Chapter 3

Napoleon regained consciousness slowly. He took inventory and found he'd picked up an assortment of scratches and bruises and a nice-sized goose egg on the back of his head, which he rightly assumed was responsible for his dizziness, blurred vision, headache, and nausea. His stomach roiled to warn of oncoming retching. Not soon enough, it quieted down to plain, old nausea.

Just what I need—a concussion. He picked at the rips in his suit. And making matters worse ... He sighed his resignation to the inevitable chewing out Waverly and Accounting would certainly give him.

He sat up slowly and stayed that way to wait for the world to stop spinning so fast. In the meantime, he thought of Illya.

He tried to be mad with his friend and partner, but Illya had made the right call in sending him careening down the rocky embankment. It was his own fault for not tumbling correctly as he'd been taught at Survival School. Regardless, if they'd both been captured, they'd surely be facing involuntary suicide. With him free, they stood a chance of success. Nevertheless, he fought back the increasing worry that the most important person in his life may already be dead.

Get on with doing, Solo. He raised his arm rather than move his head to check his watch. Though the crystal was splintered, the UNCLE-issued timepiece still ran. He estimated that he'd been out close to two hours. Don't even think you're too late.

Napoleon could tell his gun was snug in its holster. He felt for his transceiver; it wasn't there.

On his hands and knees, not yet daring to stand, he began the tedious search for his lost communicator. Fifteen minutes later, he had it, pleasantly surprised it was intact. He depressed the tiny button on the clip that switched on the tracking component. He smiled at the rhythmic beep; Illya had been able to activate his signal. At least he wouldn't have to search each of the six structures on the old plantation.

Between his brain not quite firing properly and his choking fear about what was happening to Illya, it didn't occur to him to notify Waverly of his situation and Kuryakin's capture.

Taking a deep breath, Solo began the laborious climb up the hill, falling frequently but managing not to add further injury.

MFU

Kuryakin was spending less and less time in a drug-free state. During these breaks, three voices chattered away loudly in French, discussing their observations of him—pulse, respiratory rate, pupil size, ability to follow commands, time to return to baseline and awareness of pain, extent of his self-inflicted injuries. They pressed him to tell him what he was experiencing but he refused to respond and endured the inevitable punch or slap from the German woman. Instead, he worked on unsolved mathematical problems such as Lyapunov's second method of stability and the four exponentials conjecture.

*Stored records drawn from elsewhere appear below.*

### src/hw/nad_consts.vh
// Field positions, opcode codes and reset values of the nibble arithmetic unit
`ifndef NAD_CONSTS_VH
`define NAD_CONSTS_VH

// Instruction word layout
`define NAD_INSTR_W        16
`define NAD_GRP_HI         15
`define NAD_GRP_LO         14
`define NAD_SUB_BIT        13
`define NAD_IMM_BIT        12
`define NAD_CIN_BIT        11
`define NAD_SKIP_BIT       10
`define NAD_ROW_HI         9
`define NAD_ROW_LO         8
`define NAD_COL_HI         7
`define NAD_COL_LO         4
`define NAD_OPD_HI         3
`define NAD_OPD_LO         0

// Group code in bits f..e shared by all sixteen arithmetic opcodes
`define NAD_GRP_ARITH      2'h1

// Full six-bit opcode codes, bits f..a
`define NAD_OP_PLUS_M2R            6'h10
`define NAD_OP_PLUS_M2R_CY_SKIP    6'h11
`define NAD_OP_PLUS_M2R_CIN        6'h12
`define NAD_OP_PLUS_M2R_CIN_SKIP   6'h13
`define NAD_OP_PLUS_I2M            6'h14
`define NAD_OP_PLUS_I2M_CY_SKIP    6'h15
`define NAD_OP_PLUS_I2M_CIN        6'h16
`define NAD_OP_PLUS_I2M_CIN_SKIP   6'h17
`define NAD_OP_MINUS_MFR           6'h18
`define NAD_OP_MINUS_IFM_BWIN_SKIP 6'h1F

// Address and nibble widths and the first memory page
`define NAD_ROW_W          2
`define NAD_COL_W          4
`define NAD_ADDR_W         6
`define NAD_NIB_W          4
`define NAD_FIRST_PAGE     2'h0

// Reset values
`define NAD_CARRY_RST      1'h0
`define NAD_SKIP_RST       1'h0
`define NAD_NIB_RST        4'h0
`define NAD_ADDR_RST       6'h00
`define NAD_INSTR_RST      16'h0000

`endif

### src/hw/nad_nibble_alu.v
// Four-bit adder and subtractor with optional carry or borrow input
`default_nettype none

module nad_nibble_alu (
   input  wire [3:0] a_in,
   input  wire [3:0] b_in,
   input  wire       sub_in,
   input  wire       ci_in,
   output wire [3:0] result_out,
   output wire       co_out
);

   wire [4:0] sum5;
   wire [4:0] diff5;

   assign sum5  = {1'h0, a_in} + {1'h0, b_in} + {4'h0, ci_in};
   // Bit 4 of the wrapped difference is the borrow out of the nibble
   assign diff5 = {1'h0, a_in} - {1'h0, b_in} - {4'h0, ci_in};

   assign result_out = sub_in ? diff5[3:0] : sum5[3:0];
   assign co_out     = sub_in ? diff5[4]   : sum5[4];

endmodule // nad_nibble_alu

`default_nettype wire

### src/hw/nad_arith_decoder.v
// Decoder and sequencer for the nibble add and subtract instruction groups
`default_nettype none
`include "nad_consts.vh"

// What this block does
// RULE1 - Row field from instruction bits nine, eight
// RULE2 - Column field from instruction bits seven to four
// RULE3 - Memory operand address is row then column
// RULE4 - Register forms: low bits pick page-zero register
// RULE5 - Immediate forms: low bits are immediate nibble
// RULE6 - Register plus memory into register, optional skip
// RULE7 - Same with carry flag added in
// RULE8 - Memory plus immediate back into memory
// RULE9 - Memory plus immediate plus carry into memory
// RULE10 - Register minus memory, optionally minus borrow
// RULE11 - Memory minus immediate, optionally minus borrow
// RULE12 - Odd subtract opcodes skip on borrow
// RULE13 - Skipped instruction is fetched but has no effect
// RULE14 - Carry flag follows every add and subtract
module nad_arith_decoder (
   input  wire                  clk_in,
   input  wire                  reset_in,
   input  wire [15:0]           instr_in,
   input  wire                  instr_valid_in,
   input  wire [3:0]            mem_rdata_in,
   output reg                   instr_ready_out,
   output reg  [5:0]            mem_addr_out,
   output reg                   mem_rd_out,
   output reg                   mem_wr_out,
   output reg  [3:0]            mem_wdata_out,
   output reg                   carry_flag_out,
   output reg                   skip_pending_out,
   output reg                   done_out,
   output reg                   discarded_out,
   output reg                   not_arith_out
);

   localparam [1:0] S_IDLE  = 2'h0;
   localparam [1:0] S_RDREG = 2'h1;
   localparam [1:0] S_RDMEM = 2'h2;
   localparam [1:0] S_EXEC  = 2'h3;

   reg  [1:0]  state_reg;
   reg  [1:0]  state_next;
   reg  [15:0] instr_reg;
   reg  [15:0] instr_next;
   reg  [3:0]  opa_reg;
   reg  [3:0]  opa_next;
   reg  [5:0]  addr_next;
   reg         rd_next;
   reg         wr_next;
   reg  [3:0]  wdata_next;
   reg         carry_next;
   reg         skip_next;
   reg         ready_next;
   reg         done_next;
   reg         discard_next;
   reg         not_arith_next;

   // Fields of the incoming word, used when the word is taken
   wire [1:0]  in_row;
   wire [3:0]  in_col;
   wire [3:0]  in_opd;
   wire        in_arith;
   wire        in_imm;

   // Fields of the held word, used while it executes
   wire [1:0]  row_addr_field;
   wire [3:0]  column_addr_field;
   wire [3:0]  low_opd;
   wire [5:0]  mem_operand_addr;
   wire [5:0]  reg_operand_addr;
   wire        is_sub;
   wire        is_imm;
   wire        use_flag_in;
   wire        skip_on_out;

   wire [3:0]  alu_a;
   wire [3:0]  alu_b;
   wire        alu_ci;
   wire [3:0]  alu_result;
   wire        alu_co;

   assign in_row   = instr_in[`NAD_ROW_HI:`NAD_ROW_LO];      // [RULE1]
   assign in_col   = instr_in[`NAD_COL_HI:`NAD_COL_LO];      // [RULE2]
   assign in_opd   = instr_in[`NAD_OPD_HI:`NAD_OPD_LO];
   assign in_arith = (instr_in[`NAD_GRP_HI:`NAD_GRP_LO] == `NAD_GRP_ARITH);
   assign in_imm   = instr_in[`NAD_IMM_BIT];

   assign row_addr_field    = instr_reg[`NAD_ROW_HI:`NAD_ROW_LO]; // [RULE1]
   assign column_addr_field = instr_reg[`NAD_COL_HI:`NAD_COL_LO]; // [RULE2]
   assign low_opd           = instr_reg[`NAD_OPD_HI:`NAD_OPD_LO];
   assign mem_operand_addr  = {row_addr_field, column_addr_field}; // [RULE3]
   assign reg_operand_addr  = {`NAD_FIRST_PAGE, low_opd};         // [RULE4]
   assign is_sub      = instr_reg[`NAD_SUB_BIT];
   assign is_imm      = instr_reg[`NAD_IMM_BIT];
   assign use_flag_in = instr_reg[`NAD_CIN_BIT];
   assign skip_on_out = instr_reg[`NAD_SKIP_BIT];

   // In register forms the register was read first and held in opa_reg,
   // the memory nibble is on the read port now; in immediate forms the
   // memory nibble is the first operand and the low field the second.
   assign alu_a  = is_imm ? mem_rdata_in : opa_reg;          // [RULE4]
   assign alu_b  = is_imm ? low_opd : mem_rdata_in;          // [RULE5]
   // Carry adds in, borrow subtracts, only for the "with flag" opcodes
   assign alu_ci = use_flag_in & carry_flag_out; // [RULE7] [RULE9]

   nad_nibble_alu u_alu (
      .a_in       (alu_a),
      .b_in       (alu_b),
      .sub_in     (is_sub),                  // [RULE10] [RULE11]
      .ci_in      (alu_ci),
      .result_out (alu_result),
      .co_out     (alu_co)
   );

   always @* begin
      state_next     = state_reg;
      instr_next     = instr_reg;
      opa_next       = opa_reg;
      addr_next      = mem_addr_out;
      rd_next        = 1'h0;
      wr_next        = 1'h0;
      wdata_next     = mem_wdata_out;
      carry_next     = carry_flag_out;
      skip_next      = skip_pending_out;
      ready_next     = 1'h0;
      done_next      = 1'h0;
      discard_next   = 1'h0;
      not_arith_next = 1'h0;
      case (state_reg)
         S_IDLE: begin
            ready_next = 1'h1;
            if (instr_valid_in && instr_ready_out) begin
               if (skip_pending_out) begin
                  // Fetched but dropped: no access, flag untouched
                  skip_next    = 1'h0;                       // [RULE13]
                  discard_next = 1'h1;                       // [RULE13]
                  done_next    = 1'h1;
               end else if (!in_arith) begin
                  // Other groups belong to other units; just hand back
                  not_arith_next = 1'h1;
                  done_next      = 1'h1;
               end else begin
                  instr_next = instr_in;
                  ready_next = 1'h0;
                  rd_next    = 1'h1;
                  if (in_imm) begin
                     addr_next  = {in_row, in_col};          // [RULE3]
                     state_next = S_RDMEM;
                  end else begin
                     addr_next  = {`NAD_FIRST_PAGE, in_opd}; // [RULE4]
                     state_next = S_RDREG;
                  end
               end
            end
         end
         S_RDREG: begin
            // Register read is on the port; ask for the memory nibble next
            addr_next  = mem_operand_addr;                   // [RULE3]
            rd_next    = 1'h1;
            state_next = S_RDMEM;
         end
         S_RDMEM: begin
            // Holds the register value in register forms; a stale value
            // in immediate forms is captured but never used
            opa_next   = mem_rdata_in;
            state_next = S_EXEC;
         end
         S_EXEC: begin
            wr_next    = 1'h1;
            wdata_next = alu_result;                         // [RULE6]
            // Register forms write the register, immediate forms memory
            addr_next  = is_imm ? mem_operand_addr           // [RULE8]
                                : reg_operand_addr;          // [RULE10]
            carry_next = alu_co;                             // [RULE14]
            // Odd opcodes arm a skip on carry or borrow out
            skip_next  = skip_on_out & alu_co;               // [RULE12]
            done_next  = 1'h1;
            ready_next = 1'h1;
            state_next = S_IDLE;
         end
         default: begin
            state_next = S_IDLE;
         end
      endcase
   end


   always @(posedge clk_in) begin
      if (reset_in) begin
         state_reg        <= S_IDLE;
         instr_reg        <= `NAD_INSTR_RST;
         opa_reg          <= `NAD_NIB_RST;
         mem_addr_out     <= `NAD_ADDR_RST;
         mem_rd_out       <= 1'h0;
         mem_wr_out       <= 1'h0;
         mem_wdata_out    <= `NAD_NIB_RST;
         carry_flag_out   <= `NAD_CARRY_RST;
         skip_pending_out <= `NAD_SKIP_RST;
         instr_ready_out  <= 1'h0;
         done_out         <= 1'h0;
         discarded_out    <= 1'h0;
         not_arith_out    <= 1'h0;
      end else begin
         state_reg        <= state_next;
         instr_reg        <= instr_next;
         opa_reg          <= opa_next;
         mem_addr_out     <= addr_next;
         mem_rd_out       <= rd_next;
         mem_wr_out       <= wr_next;
         mem_wdata_out    <= wdata_next;
         carry_flag_out   <= carry_next;
         skip_pending_out <= skip_next;
         instr_ready_out  <= ready_next;
         done_out         <= done_next;
         discarded_out    <= discard_next;
         not_arith_out    <= not_arith_next;
      end
   end

endmodule // nad_arith_decoder

`default_nettype wire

Each time he was dosed, the amount he was given increased. After a series of gold-colored injections, the color of both the serum and the pulsing light changed to blue. After the blue series came the green series. With each change, he felt something different, including how he wanted to harm himself. Sometimes, they'd leave him cuffed, and he would fight violently against the restraints, hoping to break them so he could satisfy the urge to beat, cut, or strangle himself, or claw at his neck to rip open the carotid arteries and jugular veins, or rip out his trachea or the arteries in his wrists.

And each time he came down from the drug, he felt an artificial power racing through him. Each time he came down, he felt his sense of self drift away more and more, evaporating into the ether. Felt the biting, fiery pain in the eroding soft tissue of his wrists and ankles. Now he couldn't even recite the first 21 Fibonacci numbers, knowledge that had been his since early childhood.

"Our little experiment comes to its inevitable ending, Mr. Kurryakeen—yours."

The light became reddish and pulsed at a different rate than all the times before. The injection felt like fast-moving molten lava. He arched his back in agony, tugged harder at the restraints on his wrists and ankles, and screamed until that sound was abruptly extinguished along with him, no longer wandering lost but gone. His last thought was Napoleon.

Now all he was, was his executioner, nameless and soulless.